All cells in the body contain the same DNA sequence, yet they are able to differentiate into unique cell types – such as blood cells or brain cells – to perform specialized functions. This differentiation process is regulated by lineage-specific transcription factors and maintained by epigenetic chemical modifications, which are passed on from cell to cell as they divide. We are interested in studying these processes in the context of cells in the immune system, particularly as they apply to human disease. The main goals of our research are to understand: 1) what are the transcription factors that regulate normal immune cell development?, 2) how is the expression and function of these transcription factors controlled by regulatory DNA elements?, and 3) how does dysregulation of these pathways contribute to the development of human diseases or resistance to immunotherapy?
Cellular heterogeneity underlies all biological processes, for example, variability in immune responses or cancer relapse rates following immunotherapy. We develop and employ novel single cell techniques to understand several key questions: 1) what are the cell types that underlie innate immune responses?, 2) what are the genetic and epigenetic pathways that regulate cellular variation?, and 3) how do single cells interact to coordinate a productive immune response?

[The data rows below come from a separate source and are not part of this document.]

==> config.mk <==
export PLATFORM = sky130hd
export DESIGN_NAME = gregorian_date_day_arithmetic_unit
export DESIGN_NICKNAME = d
export VERILOG_FILES = /design/src/rtl/core/gdda_pkg.sv /design/src/rtl/core/gdda_ctrl.sv /design/src/rtl/core/gdda_datapath.sv /design/src/rtl/core/gregorian_date_day_arithmetic_unit.sv
export SDC_FILE = /design/constraint.sdc
export NUM_CORES = 1
export LEC_CHECK = 0
export BUFFER_PORTS_ARGS = -buffer_cell sky130_fd_sc_hd__buf_2
export CORE_MARGIN = 5
export CORE_UTILIZATION = 46
export CTS_CLUSTER_DIAMETER = 40
export DETAILED_ROUTE_END_ITERATION = 8
export GPL_ROUTABILITY_DRIVEN = 0
export PLACE_DENSITY_LB_ADDON = 0.08
export SETUP_SLACK_MARGIN = 0.02
export SLEW_MARGIN = 25
export SYNTH_ARGS = -nofsm -noshare
export SYNTH_HDL_FRONTEND = slang
export SYNTH_HIERARCHICAL = 1
export SYNTH_SLANG_ARGS = --single-unit
==> constraint.sdc <==
create_clock -name clock -period 7.8 [get_ports clock]
set_input_delay 1.17 -clock clock [delete_from_list [all_inputs] [get_ports clock]]
set_output_delay 1.17 -clock clock [all_outputs]
set_load 0.01 [all_outputs]
==> src/rtl/core/gdda_pkg.sv <==
// Shared types, codes and calendar helper functions for the date arithmetic unit.
package gdda_pkg;

   typedef enum logic [1:0] {
      OP_LOAD  = 2'd0,
      OP_ADD   = 2'd1,
      OP_SUB   = 2'd2,
      OP_QUERY = 2'd3
   } opcode_type;

   typedef enum logic [1:0] {
      STATUS_OK        = 2'd0,
      STATUS_BAD_MONTH = 2'd1,
      STATUS_BAD_DAY   = 2'd2,
      STATUS_BAD_YEAR  = 2'd3
   } status_type;

   typedef enum logic [3:0] {
      ST_IDLE,
      ST_SETUP,
      ST_CHECK,
      ST_WALK,
      ST_COMMIT,
      ST_MJD1,
      ST_MJD2,
      ST_MJD3,
      ST_MJD4,
      ST_EMIT
   } state_type;

   // Controller to datapath
   typedef struct packed {
      logic capture;
      logic check;
      logic walk;
      logic commit;
      logic mjd1;
      logic mjd2;
      logic mjd3;
      logic mjd4;
      logic emit;
   } cmd_type;

   // Datapath to controller
   typedef struct packed {
      logic is_load;
      logic walk_done;
      logic out_free;
   } sts_type;

   localparam logic [13:0] YEAR_MIN       = 14'd1;
   localparam logic [13:0] YEAR_MAX       = 14'd9999;
   localparam logic [13:0] RESET_YEAR     = 14'd1970;
   localparam logic [3:0]  RESET_MONTH    = 4'd1;
   localparam logic [4:0]  RESET_DAY      = 5'd1;
   localparam logic [3:0]  MONTH_JAN      = 4'd1;
   localparam logic [3:0]  MONTH_FEB      = 4'd2;
   localparam logic [3:0]  MONTH_DEC      = 4'd12;
   localparam logic [14:0] YEAR_EPOCH     = 15'd4800;
   // 32045 + 2400001: JDN base plus the MJD shift
   localparam logic [24:0] MJD_OFFSET     = 25'd2432046;
   localparam logic [26:0] RECIP25        = 27'd5243;   // ceil(2^17 / 25)

   // Exact floor(x / 25) for any 14-bit x
   function automatic logic [9:0] div25(input logic [13:0] x);
      logic [26:0] p;
      p = 27'(x) * RECIP25;
      return p[26:17];
   endfunction

   function automatic logic year_is_leap(input logic [13:0] y);
      logic [9:0]  q;
      logic [13:0] r;
      q = div25(y);
      r = y - 14'(14'(q) * 14'd25);
      return (y[1:0] == 2'b00) && ((r != 14'd0) || (y[3:0] == 4'b0000));
   endfunction

   function automatic logic [4:0] month_len(input logic [3:0] m, input logic leap);
      logic [4:0] len;
      case (m) inside
         4'd2: begin
            len = leap ? 5'd29 : 5'd28;
         end
         4'd4, 4'd6, 4'd9, 4'd11: begin
            len = 5'd30;
         end
         default: begin
            len = 5'd31;
         end
      endcase
      return len;
   endfunction

   // Days before month index mo of a March-based year: (153*mo+2)/5
   function automatic logic [8:0] month_offset(input logic [3:0] mo);
      logic [8:0] v;
      case (mo)
         4'd0:    v = 9'd0;
         4'd1:    v = 9'd31;
         4'd2:    v = 9'd61;
         4'd3:    v = 9'd92;
         4'd4:    v = 9'd122;
         4'd5:    v = 9'd153;
         4'd6:    v = 9'd184;
         4'd7:    v = 9'd214;
         4'd8:    v = 9'd245;
         4'd9:    v = 9'd275;
         4'd10:   v = 9'd306;
         4'd11:   v = 9'd337;
         default: v = 9'd0;
      endcase
      return v;
   endfunction

endpackage

==> src/rtl/core/gdda_ctrl.sv <==
// Sequencing state machine for the date arithmetic unit.
module gdda_ctrl (
   input  logic                clock,
   input  logic                reset,
   input  logic                req_tvalid,
   output logic                req_tready,
   input  gdda_pkg::sts_type   sts,
   output gdda_pkg::cmd_type   cmd
);

   gdda_pkg::state_type state_ff;
   gdda_pkg::state_type state_in;

   always_ff @(posedge clock) begin
      if (reset) begin
         state_ff <= gdda_pkg::ST_IDLE;
      end else begin
         state_ff <= state_in;
      end
   end

   always_comb begin
      state_in = state_ff;
      case (state_ff)
         gdda_pkg::ST_IDLE: begin
            if (req_tvalid) begin
               state_in = gdda_pkg::ST_SETUP;
            end
         end
         gdda_pkg::ST_SETUP: begin
            state_in = sts.is_load ? gdda_pkg::ST_CHECK : gdda_pkg::ST_WALK;
         end
         gdda_pkg::ST_CHECK: begin
            state_in = gdda_pkg::ST_COMMIT;
         end
         gdda_pkg::ST_WALK: begin
            if (sts.walk_done) begin
               state_in = gdda_pkg::ST_COMMIT;
            end
         end
         gdda_pkg::ST_COMMIT: begin
            state_in = gdda_pkg::ST_MJD1;
         end
         gdda_pkg::ST_MJD1: begin
            state_in = gdda_pkg::ST_MJD2;
         end
         gdda_pkg::ST_MJD2: begin
            state_in = gdda_pkg::ST_MJD3;
         end
         gdda_pkg::ST_MJD3: begin
            state_in = gdda_pkg::ST_MJD4;
         end
         gdda_pkg::ST_MJD4: begin
            state_in = gdda_pkg::ST_EMIT;
         end
         gdda_pkg::ST_EMIT: begin
            if (sts.out_free) begin
               state_in = gdda_pkg::ST_IDLE;
            end
         end
         default: begin
            state_in = gdda_pkg::ST_IDLE;
         end
      endcase
   end

   always_comb begin
      cmd        = '0;
      req_tready = 1'b0;
      case (state_ff)
         gdda_pkg::ST_IDLE: begin
            req_tready  = 1'b1;
            cmd.capture = req_tvalid;
         end
         gdda_pkg::ST_CHECK: begin
            cmd.check = 1'b1;
         end
         gdda_pkg::ST_WALK: begin
            cmd.walk = 1'b1;
         end
         gdda_pkg::ST_COMMIT: begin
            cmd.commit = 1'b1;
         end
         gdda_pkg::ST_MJD1: begin
            cmd.mjd1 = 1'b1;
         end
         gdda_pkg::ST_MJD2: begin
            cmd.mjd2 = 1'b1;
         end
         gdda_pkg::ST_MJD3: begin
            cmd.mjd3 = 1'b1;
         end
         gdda_pkg::ST_MJD4: begin
            cmd.mjd4 = 1'b1;
         end
         gdda_pkg::ST_EMIT: begin
            cmd.emit = sts.out_free;
         end
         default: begin
            cmd = '0;
         end
      endcase
   end

endmodule

==> src/rtl/core/gdda_datapath.sv <==
// Date registers, month walk, load check, MJD pipeline and result register.
module gdda_datapath (
   input  logic                clock,
   input  logic                reset,
   input  gdda_pkg::cmd_type   cmd,
   output gdda_pkg::sts_type   sts,
   input  logic [1:0]          opcode,
   input  logic [13:0]         load_year,
   input  logic [3:0]          load_month,
   input  logic [4:0]          load_day,
   input  logic [11:0]         day_delta,
   output logic                rsp_tvalid,
   input  logic                rsp_tready,
   output logic [47:0]         rsp_tdata,
   output logic [1:0]          rsp_tuser
);

   // Stored date
   logic [13:0] date_year_ff, date_year_in;
   logic [3:0]  date_month_ff, date_month_in;
   logic [4:0]  date_day_ff, date_day_in;

   // Working date during one request
   gdda_pkg::opcode_type  op_ff, op_in;
   logic [13:0]           year_ff, year_in;
   logic [3:0]            month_ff, month_in;
   logic signed [13:0]    day_ff, day_in;
   logic                  leap_ff;
   gdda_pkg::status_type  status_ff, status_in;
   logic                  err_ff, err_in;

   // MJD pipeline
   logic [14:0] ye_ff, ye_in;
   logic [9:0]  dterm_ff, dterm_in;
   logic [9:0]  q100_ff, q100_in;
   logic [9:0]  q400_ff, q400_in;
   logic [23:0] lin_ff, lin_in;
   logic [22:0] mjd_ff, mjd_in;
   logic [24:0] mjd_sum;

   // Result register
   logic        rsp_valid_ff, rsp_valid_in;
   logic [47:0] rsp_data_ff, rsp_data_in;
   logic [1:0]  rsp_user_ff, rsp_user_in;

   logic [4:0]  len_cur;
   logic [3:0]  month_prev;
   logic [4:0]  len_prev;
   logic        feb_or_jan;
   logic [3:0]  march_index;

   assign len_cur    = gdda_pkg::month_len(month_ff, leap_ff);
   assign month_prev = (month_ff == gdda_pkg::MONTH_JAN) ? gdda_pkg::MONTH_DEC
                                                         : month_ff - 4'd1;
   assign len_prev   = gdda_pkg::month_len(month_prev, leap_ff);

   assign sts.is_load   = (op_ff == gdda_pkg::OP_LOAD);
   assign sts.walk_done = err_ff ||
                          ((op_ff == gdda_pkg::OP_SUB) ? (day_ff >= 14'sd1)
                                                       : (day_ff <= $signed({9'd0, len_cur})));
   assign sts.out_free  = !rsp_valid_ff || rsp_tready;

   // Leap flag is registered from the working year; a February is never
   // reached in the cycle right after a year change.
   always_ff @(posedge clock) begin
      leap_ff <= gdda_pkg::year_is_leap(year_ff);
   end

   always_ff @(posedge clock) begin
      if (reset) begin
         date_year_ff  <= gdda_pkg::RESET_YEAR;
         date_month_ff <= gdda_pkg::RESET_MONTH;
         date_day_ff   <= gdda_pkg::RESET_DAY;
         rsp_valid_ff  <= 1'b0;
      end else begin
         date_year_ff  <= date_year_in;
         date_month_ff <= date_month_in;
         date_day_ff   <= date_day_in;
         rsp_valid_ff  <= rsp_valid_in;
      end
   end

   always_ff @(posedge clock) begin
      op_ff       <= op_in;
      year_ff     <= year_in;
      month_ff    <= month_in;
      day_ff      <= day_in;
      status_ff   <= status_in;
      err_ff      <= err_in;
      ye_ff       <= ye_in;
      dterm_ff    <= dterm_in;
      q100_ff     <= q100_in;
      q400_ff     <= q400_in;
      lin_ff      <= lin_in;
      mjd_ff      <= mjd_in;
      rsp_data_ff <= rsp_data_in;
      rsp_user_ff <= rsp_user_in;
   end

   // Working date: capture, load check and month walk
   always_comb begin
      op_in     = op_ff;
      year_in   = year_ff;
      month_in  = month_ff;
      day_in    = day_ff;
      status_in = status_ff;
      err_in    = err_ff;

      if (cmd.capture) begin
         op_in     = gdda_pkg::opcode_type'(opcode);
         status_in = gdda_pkg::STATUS_OK;
         err_in    = 1'b0;
         case (gdda_pkg::opcode_type'(opcode))
            gdda_pkg::OP_LOAD: begin
               year_in  = load_year;
               month_in = load_month;
               day_in   = $signed({9'd0, load_day});
            end
            gdda_pkg::OP_ADD: begin
               year_in  = date_year_ff;
               month_in = date_month_ff;
               day_in   = $signed(14'(date_day_ff) + 14'(day_delta));
            end
            gdda_pkg::OP_SUB: begin
               year_in  = date_year_ff;
               month_in = date_month_ff;
               day_in   = $signed(14'(date_day_ff) - 14'(day_delta));
            end
            default: begin
               year_in  = date_year_ff;
               month_in = date_month_ff;
               day_in   = $signed({9'd0, date_day_ff});
            end
         endcase
      end else if (cmd.check) begin
         if ((month_ff < gdda_pkg::MONTH_JAN) || (month_ff > gdda_pkg::MONTH_DEC)) begin
            status_in = gdda_pkg::STATUS_BAD_MONTH;
         end else if ((day_ff < 14'sd1) || (day_ff > $signed({9'd0, len_cur}))) begin
            status_in = gdda_pkg::STATUS_BAD_DAY;
         end else if ((year_ff < gdda_pkg::YEAR_MIN) || (year_ff > gdda_pkg::YEAR_MAX)) begin
            status_in = gdda_pkg::STATUS_BAD_YEAR;
         end
      end else if (cmd.walk && !sts.walk_done) begin
         if (op_ff == gdda_pkg::OP_SUB) begin
            // Step back one month; the year can only fall, so hitting
            // year zero ends the walk with an error
            if ((month_ff == gdda_pkg::MONTH_JAN) && (year_ff == gdda_pkg::YEAR_MIN)) begin
               err_in    = 1'b1;
               status_in = gdda_pkg::STATUS_BAD_YEAR;
            end else begin
               month_in = month_prev;
               if (month_ff == gdda_pkg::MONTH_JAN) begin
                  year_in = year_ff - 14'd1;
               end
               day_in = day_ff + $signed({9'd0, len_prev});
            end
         end else begin
            // Step forward one month; passing year 9999 is final
            if ((month_ff == gdda_pkg::MONTH_DEC) && (year_ff == gdda_pkg::YEAR_MAX)) begin
               err_in    = 1'b1;
               status_in = gdda_pkg::STATUS_BAD_YEAR;
            end else begin
               day_in = day_ff - $signed({9'd0, len_cur});
               if (month_ff == gdda_pkg::MONTH_DEC) begin
                  month_in = gdda_pkg::MONTH_JAN;
                  year_in  = year_ff + 14'd1;
               end else begin
                  month_in = month_ff + 4'd1;
               end
            end
         end
      end
   end

   // Stored date update
   always_comb begin
      date_year_in  = date_year_ff;
      date_month_in = date_month_ff;
      date_day_in   = date_day_ff;
      if (cmd.commit && (status_ff == gdda_pkg::STATUS_OK)) begin
         date_year_in  = year_ff;
         date_month_in = month_ff;
         date_day_in   = day_ff[4:0];
      end
   end

   // MJD of the stored date over four steps
   assign feb_or_jan  = (date_month_ff <= gdda_pkg::MONTH_FEB);
   assign march_index = feb_or_jan ? date_month_ff + 4'd9 : date_month_ff - 4'd3;
   assign mjd_sum     = 25'(lin_ff) - 25'(q100_ff) + 25'(q400_ff) + 25'(dterm_ff)
                        - gdda_pkg::MJD_OFFSET;

   always_comb begin
      ye_in    = ye_ff;
      dterm_in = dterm_ff;
      q100_in  = q100_ff;
      q400_in  = q400_ff;
      lin_in   = lin_ff;
      mjd_in   = mjd_ff;
      if (cmd.mjd1) begin
         ye_in    = 15'(date_year_ff) + gdda_pkg::YEAR_EPOCH - 15'(feb_or_jan);
         dterm_in = 10'(gdda_pkg::month_offset(march_index)) + 10'(date_day_ff);
      end
      if (cmd.mjd2) begin
         q100_in = gdda_pkg::div25(14'(ye_ff >> 2));
      end
      if (cmd.mjd3) begin
         q400_in = gdda_pkg::div25(14'(ye_ff >> 4));
         lin_in  = 24'(ye_ff) * 24'd365 + 24'(ye_ff >> 2);
      end
      if (cmd.mjd4) begin
         mjd_in = mjd_sum[22:0];
      end
   end

   // Result register: hold until taken, refill on emit
   always_comb begin
      rsp_valid_in = rsp_valid_ff;
      rsp_data_in  = rsp_data_ff;
      rsp_user_in  = rsp_user_ff;
      if (rsp_tready) begin
         rsp_valid_in = 1'b0;
      end
      if (cmd.emit) begin
         rsp_valid_in = 1'b1;
         rsp_data_in  = {2'b00, mjd_ff, date_day_ff, date_month_ff, date_year_ff};
         rsp_user_in  = status_ff;
      end
   end

   assign rsp_tvalid = rsp_valid_ff;
   assign rsp_tdata  = rsp_data_ff;
   assign rsp_tuser  = rsp_user_ff;

endmodule

==> src/rtl/core/gregorian_date_day_arithmetic_unit.sv <==
// Top level of the Gregorian date keeper with day add, subtract and MJD output.
//
// Usage:
//   Request channel (req_*): one request per handshake. req_tuser carries the
//   opcode (load, add days, subtract days, query); req_tdata carries the date
//   to load and the day count. Load checks month, day and year in that order.
//   Result channel (rsp_*): exactly one result per request, in order. rsp_tdata
//   holds the stored date after the step and its modified Julian day;
//   rsp_tuser holds the status. A failed step leaves the stored date as is.
// Sequence: setup, then the load check or the month walk, then commit, four
//   MJD steps and emit. The walk covers k months (k = 0 for load and query, up
//   to about 136 for a day count of 4095) and steps one month per cycle; emit
//   waits until the output register is free.
// Flow: one request at a time; req_tready is high only while idle. A finished
//   result waits in the output register, so a stalled receiver does not block
//   the next request until its result is ready to be written.
// Reset: synchronous, active high; the stored date returns to 1970-01-01
//   and both channels go idle.
module gregorian_date_day_arithmetic_unit (
   input  logic        clock,
   input  logic        reset,
   input  logic        req_tvalid,
   output logic        req_tready,
   // [13:0] load_year, [17:14] load_month, [22:18] load_day,
   // [34:23] day_delta, [39:35] zero
   input  logic [39:0] req_tdata,
   // [1:0] opcode
   input  logic [1:0]  req_tuser,
   output logic        rsp_tvalid,
   input  logic        rsp_tready,
   // [13:0] cur_year, [17:14] cur_month, [22:18] cur_day,
   // [45:23] mjd (signed), [47:46] zero
   output logic [47:0] rsp_tdata,
   // [1:0] status
   output logic [1:0]  rsp_tuser
);

   gdda_pkg::cmd_type cmd;
   gdda_pkg::sts_type sts;

   // Sequence the steps of one request
   gdda_ctrl u_ctrl (
      .clock      (clock),
      .reset      (reset),
      .req_tvalid (req_tvalid),
      .req_tready (req_tready),
      .sts        (sts),
      .cmd        (cmd)
   );

   // Hold the date, walk months, compute the MJD, drive the result
   gdda_datapath u_datapath (
      .clock      (clock),
      .reset      (reset),
      .cmd        (cmd),
      .sts        (sts),
      .opcode     (req_tuser),
      .load_year  (req_tdata[13:0]),
      .load_month (req_tdata[17:14]),
      .load_day   (req_tdata[22:18]),
      .day_delta  (req_tdata[34:23]),
      .rsp_tvalid (rsp_tvalid),
      .rsp_tready (rsp_tready),
      .rsp_tdata  (rsp_tdata),
      .rsp_tuser  (rsp_tuser)
   );

endmodule

==> results of run 1 <==
==> cell usage in the layout, fill, tap and decap left out, types with 32 or more instances in the layout <==
| cell | instances |
|---|---|
| edfxtp_1 | 169 |
| nor2_1 | 114 |
| fa_1 | 247 |
| inv_1 | 465 |
| ha_1 | 434 |
| dfxtp_1 | 32 |
| a21oi_1 | 104 |
| o21ai_0 | 82 |
| nor3_1 | 36 |
| buf_4 | 116 |
| buf_2 | 90 |
| xor2_1 | 44 |
| nand2_1 | 111 |
| xnor2_1 | 77 |
==> how the worst max path moves through the flow <==
| stage | startpoint | to | slack [ps] | cells past startpoint |
|---|---|---|---|---|
| global placement | u_datapath/year_ff[7]$_DFFE_PP_ | u_datapath/leap_ff$_DFF_P_ | -380 | 30 |
| detailed placement | u_datapath/year_ff[7]$_DFFE_PP_ | u_datapath/leap_ff$_DFF_P_ | -410 | 30 |
| global route | u_datapath/year_ff[9]$_DFFE_PP_ | u_datapath/leap_ff$_DFF_P_ | -700 | 31 |
| CTS | u_datapath/year_ff[6]$_DFFE_PP_ | u_datapath/leap_ff$_DFF_P_ | -390 | 30 |
| floorplan | u_datapath/year_ff[10]$_DFFE_PP_ | u_datapath/leap_ff$_DFF_P_ | -50 | 30 |
| finish | u_datapath/year_ff[5]$_DFFE_PP_ | u_datapath/leap_ff$_DFF_P_ | -260 | 30 |
==> through the flow <==
stage	utilization	instance area [um2]	setup slack [ps]	instances	hold slack, ps
after global routing	0.526	27700	-702	3296	427
final	0.526	27700	-259	3296	417
after global placement	0.505	26500	-378	3233	403
after detailed placement	0.505	26500	-407	3233	406
after CTS	0.526	27600	-392	3295	419
after floorplan	-	24600	-50.8	2389	400
==> worst max-delay path, delay by kind of cell (launching register included) <==
family                   cells  cell delay (ps)
AO/OA/AOI/OAI               12             2100
XOR/XNOR                     1              230
adder cells (fa/ha/maj)     10             3800
buffers and inverters        3              140
flip-flops                   1              520
AND/OR/NAND/NOR              4             1120
==> state kept, by name, indices dropped and copies added, names as in the netlist, 7 cells and up <==
name and cells:
u_datapath/mjd_ff 23, u_datapath/ye_ff 15, u_datapath/q100_ff 9, u_datapath/q400_ff 7, u_datapath/dterm_ff 10, u_datapath/date_year_ff 14, u_datapath/rsp_tdata 46, u_datapath/day_ff 14
u_datapath/lin_ff 23, u_datapath/year_ff 14
==> routing by layer <==
metal	up-vias	track usage	wire length, um
met4	0	0.0502	1600
met5	-	0	0
met1	8318	0.259	24600
li1	8455	-	-
met2	301	0.361	28600
met3	91	0.0239	1890
==> logic make-up (layout without fill, tap and decap cells) <==
logic type	Yosys count	in the layout	synth area share
DFF	201	201	0.234
muxes	27	27	0.0121
xor gates and xnor gates	124	124	0.0449
adders and majority gates	698	698	0.435
buffers and inverters	522	741	0.0818
AOI/OAI and AO/OA	389	389	0.106
and+or+nand+nor	425	425	0.0854
other	1	3	0.000154
==> what timing repair did <==
action | in CTS | in global routing
setup endpoints to repair | 1 | 1
setup buffers | 10 | 1
pin swaps | 25 | 22
resized for setup | 12 | 10
==> cell type report <==
type                            instances  area, um2
Fill cell                            4771      24900
Clock buffer                           33        729
Timing Repair Buffer                  211       1390
Clock inverter                         19        200
Inverter                              478       1790
Multi-Input combinational cell       1666      17000
Sequential cell                       201       5720
Tap cell                              688        861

Dendritic cells (DCs) are critical targets for enhancing the immune response to vaccines or cancer immunotherapy. We previously identified Zbtb46 as a transcription factor selectively expressed by DCs (Satpathy et al, 2012). We generated Zbtb46-GFP mice, which allowed for identification and visualization of lymphoid-organ and tissue-resident DCs in vivo. Analysis of Zbtb46-GFP mice identified early DC progenitor stages and transcriptional regulators of their development. For example, transcription factors Batf3 and Notch2 specifically regulated the development of the two major DC subsets, CD8+ and CD11b+ DCs, respectively. Using mice deficient in these factors, we were able to dissect functions of each DC subset in the immune response. For example, CD8+ DCs were required for rejection of immunogenic tumors (Hildner et al, 2008), while CD11b+ DCs were required for clearance of intestinal pathogens (Satpathy, 2013). We are interested in further understanding DC development and function in order to hijack these pathways for disease therapy.